Advanced Machine Learning

This course covers key concepts of machine learning including supervised and unsupervised learning, neural networks, and support vector machines. Pre-requisites include Linear Algebra, Calculus, and Basic Programming.

Course Contents

•Introduction to Machine Learning: Supervised and unsupervised learning, Linear Regression, Hypothesis Function, Cost Function.
•Gradient Descent for Linear Regression: Multiple variables, Feature Normalization, Polynomial Regression, Normal Equation.
•Octave Tutorial: Basic operations, data plotting, control statements, functions, and vectorization.
•Logistic Regression: Binary Classification, Decision Boundary, Advanced Optimization, Multiclass Classification (One-vs-all).
•Regularization: Regularized Linear Regression, Initial Ones, Feature Vector, Constant Feature.
•Neural Networks: Model Representation, Multiclass Classification, Non-linear Hypotheses, Neural Network Learning, Backpropagation Algorithm.
•Neural Networks Implementation: Gradient Checking, Random Initialization, Training and implementation of Neural Networks for linear systems.
•Applying Machine Learning: Evaluating Hypotheses, Model Selection, Diagnosing Bias vs.

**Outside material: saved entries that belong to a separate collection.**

==> src/rtl/irq_mask_pkg.sv <==
package irq_mask_pkg;

    localparam int REG_ADDR_W = 12;
    localparam int REG_DATA_W = 32;

    localparam logic [31:0] OFS_CAUSE = 32'h0000_0800;
    localparam logic [31:0] OFS_MSET  = 32'h0000_0880;
    localparam logic [31:0] OFS_MCLR  = 32'h0000_0888;

    // Live sources: 15:0 queues, 20 link, 22 mgmt, 27:24 pins, 28..30 errors/timer
    localparam logic [31:0] LIVE_BITS = 32'h7F50_FFFF;

    typedef enum logic [1:0] {
        SEL_NONE,
        SEL_CAUSE,
        SEL_MSET,
        SEL_MCLR
    } reg_sel_e;

    typedef struct packed {
        logic cause_w1c;
        logic mask_set;
        logic mask_clr;
    } wr_strobe_t;

    function automatic reg_sel_e decode_ofs(input logic [31:0] ofs);
        if (ofs == OFS_CAUSE)     return SEL_CAUSE;
        else if (ofs == OFS_MSET) return SEL_MSET;
        else if (ofs == OFS_MCLR) return SEL_MCLR;
        else                      return SEL_NONE;
    endfunction

endpackage

==> src/rtl/irq_reg_decode.sv <==
module irq_reg_decode
    import irq_mask_pkg::*;
#(
    parameter int ADDR_W = REG_ADDR_W
) (
    input  logic [ADDR_W-1:0] addr,
    input  logic              wr,
    input  logic              rd,
    output wr_strobe_t        stb,
    output reg_sel_e          rd_sel
);
    reg_sel_e sel;

    always_comb begin
        sel           = decode_ofs(32'(addr));
        stb.cause_w1c = wr && (sel == SEL_CAUSE);
        stb.mask_set  = wr && (sel == SEL_MSET);
        stb.mask_clr  = wr && (sel == SEL_MCLR);
        rd_sel        = rd ? sel : SEL_NONE;
    end
endmodule

==> src/rtl/irq_mask_bank.sv <==
module irq_mask_bank #(
    parameter int                DATA_W = 32,
    parameter logic [DATA_W-1:0] LIVE   = '1
) (
    input  logic              clk,
    input  logic              rst,
    input  logic              set_stb,
    input  logic              clr_stb,
    input  logic [DATA_W-1:0] wdata,
    output logic [DATA_W-1:0] mask_q
);
    for (genvar i = 0; i < DATA_W; i++) begin : g_bit
        if (LIVE[i]) begin : g_live
            logic bit_q;
            always_ff @(posedge clk) begin
                if (rst)                      bit_q <= 1'b0;
                else if (clr_stb && wdata[i]) bit_q <= 1'b0;
                else if (set_stb && wdata[i]) bit_q <= 1'b1;
            end
            assign mask_q[i] = bit_q;
        end else begin : g_rsvd
            assign mask_q[i] = 1'b0;
        end
    end

    assert_mask_set_R1: assert property (@(posedge clk) disable iff (rst)
        (set_stb && !clr_stb) |=> ((mask_q & $past(wdata & LIVE)) == $past(wdata & LIVE)));

    assert_mask_hold_R1: assert property (@(posedge clk) disable iff (rst)
        (!set_stb && !clr_stb) |=> $stable(mask_q));

    assert_mask_clr_R2: assert property (@(posedge clk) disable iff (rst)
        clr_stb |=> ((mask_q & $past(wdata)) == '0));
endmodule

==> src/rtl/irq_cause_bank.sv <==
module irq_cause_bank #(
    parameter int                DATA_W = 32,
    parameter logic [DATA_W-1:0] LIVE   = '1
) (
    input  logic              clk,
    input  logic              rst,
    input  logic              w1c_stb,
    input  logic [DATA_W-1:0] wdata,
    input  logic [DATA_W-1:0] evt,
    output logic [DATA_W-1:0] cause_q
);
    for (genvar i = 0; i < DATA_W; i++) begin : g_bit
        if (LIVE[i]) begin : g_live
            logic bit_q;
            always_ff @(posedge clk) begin
                if (rst)                      bit_q <= 1'b0;
                else if (evt[i])              bit_q <= 1'b1;
                else if (w1c_stb && wdata[i]) bit_q <= 1'b0;
            end
            assign cause_q[i] = bit_q;
        end else begin : g_rsvd
            assign cause_q[i] = 1'b0;
        end
    end

    assert_evt_wins_R7: assert property (@(posedge clk) disable iff (rst)
        (evt != '0) |=> ((cause_q & $past(evt & LIVE)) == $past(evt & LIVE)));

    assert_cause_clr_R6: assert property (@(posedge clk) disable iff (rst)
        (w1c_stb && evt == '0) |=> ((cause_q & $past(wdata)) == '0));

    assert_cause_hold_R6: assert property (@(posedge clk) disable iff (rst)
        (!w1c_stb && evt == '0) |=> $stable(cause_q));
endmodule

==> src/rtl/irq_level_out.sv <==
module irq_level_out #(
    parameter int DATA_W = 32
) (
    input  logic              clk,
    input  logic              rst,
    input  logic [DATA_W-1:0] mask,
    input  logic [DATA_W-1:0] cause,
    input  logic              allow,
    output logic              irq
);
    logic hit;
    assign hit = |(mask & cause);

    always_ff @(posedge clk) begin
        if (rst) irq <= 1'b0;
        else     irq <= hit && allow;
    end

    assert_irq_needs_hit_R8: assert property (@(posedge clk) disable iff (rst)
        irq |-> ($past(mask & cause) != '0));

    assert_irq_gate_R9: assert property (@(posedge clk) disable iff (rst)
        !allow |=> !irq);
endmodule

==> src/rtl/irq_mask_ctrl.sv <==
module irq_mask_ctrl
    import irq_mask_pkg::*;
#(
    parameter int                ADDR_W     = REG_ADDR_W,
    parameter int                DATA_W     = REG_DATA_W,
    parameter logic [DATA_W-1:0] LIVE_MASK  = DATA_W'(LIVE_BITS)
) (
    input  logic              clk,
    input  logic              rst,
    input  logic [ADDR_W-1:0] reg_addr,
    input  logic              reg_wr,
    input  logic [DATA_W-1:0] reg_wdata,
    input  logic              reg_rd,
    output logic [DATA_W-1:0] reg_rdata,
    input  logic [DATA_W-1:0] evt_pulse,
    input  logic              irq_allow,
    output logic              irq_out
);
    wr_strobe_t        stb;
    reg_sel_e          rd_sel;
    logic [DATA_W-1:0] mask_q;
    logic [DATA_W-1:0] cause_q;

    irq_reg_decode #(.ADDR_W(ADDR_W)) u_dec (
        .addr   (reg_addr),
        .wr     (reg_wr),
        .rd     (reg_rd),
        .stb    (stb),
        .rd_sel (rd_sel)
    );

    irq_mask_bank #(.DATA_W(DATA_W), .LIVE(LIVE_MASK)) u_mask (
        .clk     (clk),
        .rst     (rst),
        .set_stb (stb.mask_set),
        .clr_stb (stb.mask_clr),
        .wdata   (reg_wdata),
        .mask_q  (mask_q)
    );

    irq_cause_bank #(.DATA_W(DATA_W), .LIVE(LIVE_MASK)) u_cause (
        .clk     (clk),
        .rst     (rst),
        .w1c_stb (stb.cause_w1c),
        .wdata   (reg_wdata),
        .evt     (evt_pulse),
        .cause_q (cause_q)
    );

    irq_level_out #(.DATA_W(DATA_W)) u_out (
        .clk   (clk),
        .rst   (rst),
        .mask  (mask_q),
        .cause (cause_q),
        .allow (irq_allow),
        .irq   (irq_out)
    );

    always_comb begin
        unique case (rd_sel)
            SEL_CAUSE: reg_rdata = cause_q;
            SEL_MSET:  reg_rdata = mask_q;
            default:   reg_rdata = '0;
        endcase
    end

    assert_rdata_rsvd_R5: assert property (@(posedge clk) disable iff (rst)
        (reg_rdata & ~LIVE_MASK) == '0);

    assert_rdata_idle_R3: assert property (@(posedge clk) disable iff (rst)
        !reg_rd |-> (reg_rdata == '0));

    assert_reset_clear_R4: assert property (@(posedge clk)
        rst |=> (!irq_out && mask_q == '0 && cause_q == '0));
endmodule

==> config.mk <==
export PLATFORM = sky130hd
export DESIGN_NAME = irq_mask_ctrl
export DESIGN_NICKNAME = d
export VERILOG_FILES = /design/src/rtl/irq_mask_pkg.sv /design/src/rtl/irq_reg_decode.sv /design/src/rtl/irq_mask_bank.sv /design/src/rtl/irq_cause_bank.sv /design/src/rtl/irq_level_out.sv /design/src/rtl/irq_mask_ctrl.sv
export SDC_FILE = /design/constraint.sdc
export NUM_CORES = 1
export LEC_CHECK = 0
export CAP_MARGIN = 25
export CORE_AREA = 2 2 92 94
export CTS_BUF_LIST = sky130_fd_sc_hd__clkbuf_4 sky130_fd_sc_hd__clkbuf_8
export CTS_CLUSTER_DIAMETER = 40
export DETAILED_ROUTE_END_ITERATION = 8
export DIE_AREA = 0 0 94 96
export PLACE_DENSITY_LB_ADDON = 0.05
export SETUP_SLACK_MARGIN = 0.05
export SLEW_MARGIN = 20
export SYNTH_ARGS = -nofsm -noshare
export SYNTH_HDL_FRONTEND = slang
export SYNTH_HIERARCHICAL = 1
export SYNTH_SLANG_ARGS = --single-unit
==> constraint.sdc <==
create_clock -name clk -period 2 [get_ports clk]
set_input_delay 0.4 -clock clk [delete_from_list [all_inputs] [get_ports clk]]
set_output_delay 0.4 -clock clk [all_outputs]
set_load 0.01 [all_outputs]
* Word level (Yosys, flattened, before mapping)
Cells that the tools add are included.
Word-level totals: word-level logic and storage cells 245, register bits 51, input port bits 81
Operators by class: multiplexer cells 55, reduce and logical (&&, ||, !) cells 130, equality and inequality tests 8, bitwise gates (word level) 1
Operator list (number):
- $logic_and A1 B1 Y1 | 79
- $pmux W31 S2 | 1
- $mux W1 | 50
- $reduce_bool A2 Y1 | 25
- $reduce_or A2 Y1 | 25
- $eq A12 B12 Y1 const B | 3
- $reduce_or A32 Y1 | 1
- $and A31 B31 Y31 | 1
- $mux W2 | 4
- $eq A2 B2 Y1 const B | 3
- $eq A2 B1 Y1 const B | 2

* Longest topological paths before layout
depth in word-level cells 9, depth in mapped cells 8

* By module
The synthesis kept the hierarchy.
Modules (own cells, without submodules):
- irq_cause_bank | area each 1350.0 um^2, cells each 139, instances 1
- irq_mask_bank | area each 1256.2 um^2, cells each 117, instances 1
- irq_mask_ctrl | area each 489.2 um^2, cells each 77, instances 1
- irq_level_out | area each 183.9 um^2, cells each 23, instances 1
- irq_reg_decode | area each 95.1 um^2, cells each 16, instances 1

* Worst setup path before layout
Ideal clock, no wire load.
kind input to output, from input reg_addr[4], to output reg_rdata[22], cell stages on the path 7, required time 1.600 ns, arrival 1.704 ns, slack -0.104 ns, cell sequence nor4b_2 -> nand2_1 -> nor2_1 -> inv_1 -> ha_1 -> clkbuf_1 -> nor2_1
Between the ends: longest elaborated chain between the ends 7
Ends and longest elaborated chain:
- start: declaration | RTL line irq_mask_ctrl.sv:10 | input logic [ADDR_W-1:0] reg_addr,
- $eq A12 B12 Y1 | RTL line irq_mask_pkg.sv:29 | else if (ofs == OFS_MCLR) return SEL_MCLR;
- $mux W2 | RTL line irq_mask_pkg.sv:29
- $mux W2 | RTL line irq_mask_pkg.sv:28 | else if (ofs == OFS_MSET) return SEL_MSET;
- $mux W2 (*) | RTL line irq_mask_pkg.sv:27 | if (ofs == OFS_CAUSE) return SEL_CAUSE;
- $mux W2 (*) | RTL line irq_reg_decode.sv:19 | rd_sel = rd ? sel : SEL_NONE;
- net rd_sel[0] | RTL line irq_mask_ctrl.sv:20 | reg_sel_e rd_sel;
- $eq A2 B2 Y1 / $eq A2 B1 Y1 (equally long branches) | RTL line irq_mask_ctrl.sv:60 | unique case (rd_sel)
- $pmux W31 S2 (*) | RTL line irq_mask_ctrl.sv:60
- end: declaration | RTL line irq_mask_ctrl.sv:14 | output logic [DATA_W-1:0] reg_rdata,
Mark *: on every way through the listed nets, which the timed path passes. The rest lies on a longest branch.

* Final worst setup path
from input reg_addr[10], to output reg_rdata[11]
The elaborated chain is that of the path after synthesis.

==> impl_results.md <==
- Status: finished, violations left
- Failing checks: setup timing
- GRT Total Usage: 0.213
- Main flop type after synthesis: dfxtp_1
- Setup violators final: 25
- Sw Ratio: 0.269
- Synth top cells by count: buf_4, nor2_1, dfxtp_1, a22oi_1, inv_1
- Syn_area_per_cell: 9.07 µm²
- Hold path startpoint: rst
- ANT cells: 0
- Setup_tns: -6.96 ns
- Worst Skew: 0.0119 ns
- Cell taking the most area after synthesis: dfxtp_1
- Area contributors post-synth: dfxtp_1, buf_4, a22oi_1
- Largest net degree at the start of global routing: 25
- Die Span Y: 96 µm
- Share of layout cells above drive strength 1: 0.503
- Final period util: 1.16
- Worst slack at placement: -1.15 ns
- Critical path class: in2out
- Clock power share: 0.299
- R2R Setup Slk: 0.48 ns
- CTS tree: done
- Yosys warns: 6
- Post-synthesis instance total: 372
- Count leader, synth: buf_4
- Crit-path slowest cell: nor4b_4
- Cell Area, Placed: 4270 µm²
- Critical Path AT: 1.92 ns
- Ports: 114
- Max cap viols: 0
- Worst setup margin: -0.315 ns
- Worst hold path class: in2reg
- Placed cells: 510
- Critical Path RT: 1.60 ns
- Max-slew violations: 0
- Final Hold Viols: 0
- Combinational power share: 0.164
- Synth top area share: 0.303
- Sequential Power Share: 0.537
- Met3 wire len: 320 µm
- Iter 0 DRT Violations: 47
- Top Metal Used: met4
- Pint: 0.00148 W
- Leakage Power: 1.70 nW
- Crit Path Max Fanout: 4
- Max frequency: 0.432 GHz
- Power Dens Cells: 406 nW/µm²
- Distinct cells, synth: 26
- # clock sinks: 51
- Starting density of the core: 0.419
- Worst R2R End: u_out/irq$_SDFF_PP0_
- Hold Buf Count CTS: 0
- Register area share after synthesis: 0.303
- Total Die Area: 9020 µm²
- Core Footprint: 8050 µm²
- Delay-heaviest family, CP: simple AND/OR/NAND/NOR gates
- Multi-input logic area: 2070 µm²
- Post-synthesis async set-or-reset flop share: 0
- DRT Pass-1 Iters: 4
- First-pass GRT wire length: 14.8 mm
- Vias in the first global route: 2,901
- FF-to-FF Start: u_mask/g_bit[7].g_live.bit_q$_SDFFE_PP0P_
- Max stage delay on crit path: 0.27 ns
- CP startpoint kind: input pin
- NumNets Final: 529
- EDFF count, synth: 0
- Worst Hold Depth: 2
- Initial antenna violation count: 0
- Clock Tree Buf Depth: 2
- Cell Rows: 33
- Psw: 0.000546 W
- M1 WL: 4.68 mm
- Fill cells: 688
- Cells on worst reg2reg path: 4
- Crit-path cells: buf_6 -> nor4b_4 -> nand2_2 -> nor2_4 -> inv_2 -> ha_4 -> buf_12 -> buf_16 -> a22oi_2 -> nor2_4 -> buf_6
- Clk Latency, worst-skew pair: 0.31 ns
- HPWL Detailed: 6.03 mm
- Clk root buf: clkbuf_8
- CTS Buf Count: 5
- Via count: 2,957
- Via-to-Cell Ratio: 5.36
- H-tree levels: 2
- Crit end category: output pin
- Total grt overflow: 0
- IO Port Bufs: 92
- WL final: 9.99 mm
- Total power: 0.00203 W
- Non-filler cells, final: 552
- Met2 WL: 4.92 mm
- Layout area overhead: 47.9%
- #FFs+latches synth: 51
- DRT antenna net count: 0
- Register area: 1020 µm²
- Fin area: 4990 µm²
- Tmin final: 2.32 ns
- Clock slew at reported path FFs: 0.10 ns
- Residual DRC count: 0
- Final GP Congestion: 0.799
- Die Wd: 94 µm
- DR WL/cell: 18.1 µm
- CP Buf/Inv Count: 5
- VDD IR max: 265 µV
- WHS Endpoint: u_mask/g_bit[28].g_live.bit_q$_SDFFE_PP0P_
- RSZ-0062 raised after global routing: true
- Cell area after synthesis: 3370 µm²
per-layer routing:
layer | global-route usage | up-vias
met5 | 0 | -
met3 | 0.0321 | 4
li1 | - | 1416
met2 | 0.374 | 65
met1 | 0.278 | 1472
met4 | 0.0471 | 0
what timing repair did:
item | CTS | global route
cloned | 3 | 4
pin swaps | 53 | 22
setup buffers | 26 | 9
setup endpoints to repair | 25 | 75
resized for setup | 194 | 30
worst max path at each step:
stage	startpoint	end	slack [ns]	depth (start not counted)
floorplan	reg_addr[4]	reg_rdata[24]	0.04	8
global placement	reg_addr[9]	reg_rdata[7]	-1.15	8
detailed placement	reg_addr[9]	reg_rdata[0]	-1.15	8
CTS	reg_addr[10]	reg_rdata[9]	-0.29	11
global route	reg_addr[10]	reg_rdata[11]	-0.39	11
finish	reg_addr[10]	reg_rdata[11]	-0.32	11
cells in the final DEF, fill, tap and decap left out, types with 14 or more instances in the layout:
cell | netlist | final
a311oi_2 | 21 | 24
conb_1 | 2 | 14
nor2_4 | 0 | 21
clkdlybuf4s50_1 | 0 | 53
a22oi_2 | 4 | 27
a22oi_1 | 44 | 21
nor2_1 | 63 | 33
buf_6 | 19 | 32
a211oi_2 | 21 | 22
dfxtp_1 | 51 | 51
inv_1 | 27 | 25
buf_4 | 66 | 18
stage by stage:
| stage | hold slack [ns] | utilization |
|---|---|---|
| detailed placement | 0.520 | 0.530 |
| CTS | 0.533 | 0.593 |
| floorplan | 0.470 | - |
| global route | 0.534 | 0.620 |
| finish | 0.521 | 0.620 |
| global placement | 0.509 | 0.530 |
power groups by stage:
| stage | clock [W] | combinational, W | sequential, W |
|---|---|---|---|
| global placement | 0 | 0.000304 | 0.00111 |
| floorplan | 0 | 0.000199 | 0.00109 |
| global route | 0.000654 | 0.000359 | 0.00109 |
| CTS | 0.000621 | 0.000324 | 0.00109 |
| finish | 0.000605 | 0.000332 | 0.00109 |
| detailed placement | 0 | 0.000309 | 0.00111 |
cell type report:
cell class	instances	area share
Multi-Input combinational cell	218	0.414
Timing Repair Buffer	143	0.317
Inverter	27	0.0203
Clock buffer	5	0.0138
Clock inverter	3	0.00401
Tap cell	105	0.0263
Sequential cell	51	0.205
cells by family (layout without fill, tap and decap cells):
logic type	count (synthesis)	in the layout	share of synthesized area
simple gates	78	78	0.100
buf+inv	115	178	0.244
fa+ha+maj	2	2	0.00741
compound gates	123	123	0.340
xor+xnor	1	1	0.00260
other cells	2	14	0.00223
flops	51	51	0.303
registers in the layout, summed over array words and instances (netlist names):
register,cells
u_cause/g_bit.g_live.bit_q,25
u_mask/g_bit.g_live.bit_q,25
u_out/irq,1
Power figures use the tool's default switching activity.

Variance, Regularization, Learning Curves.
•Machine Learning System Design: Error Analysis, Precision Trade-Off, Error Metrics for Skewed Classes.
•Support Vector Machines: Kernels, Multiclass Classification, SVM Parameters.
•Unsupervised Learning: K-Means Algorithm, Optimization, Dimensionality Reduction, Principal Component Analysis.
•Anomaly Detection: Gaussian Distribution, Multivariate Gaussian Distribution, Anomaly Detection Systems.
•Recommender Systems: Content-Based and Collaborative Filtering, Large-scale Machine Learning with Big Data.

Course Learning Outcomes

•Understand key concepts in supervised and unsupervised learning.
•Implement and optimize machine learning algorithms such as regression and neural networks.
•Apply machine learning techniques to real-world problems, including anomaly detection and recommender systems.
•Analyze and interpret model performance using bias-variance trade-offs and error metrics.
•Design and implement machine learning systems with a focus on scalability and large-scale data.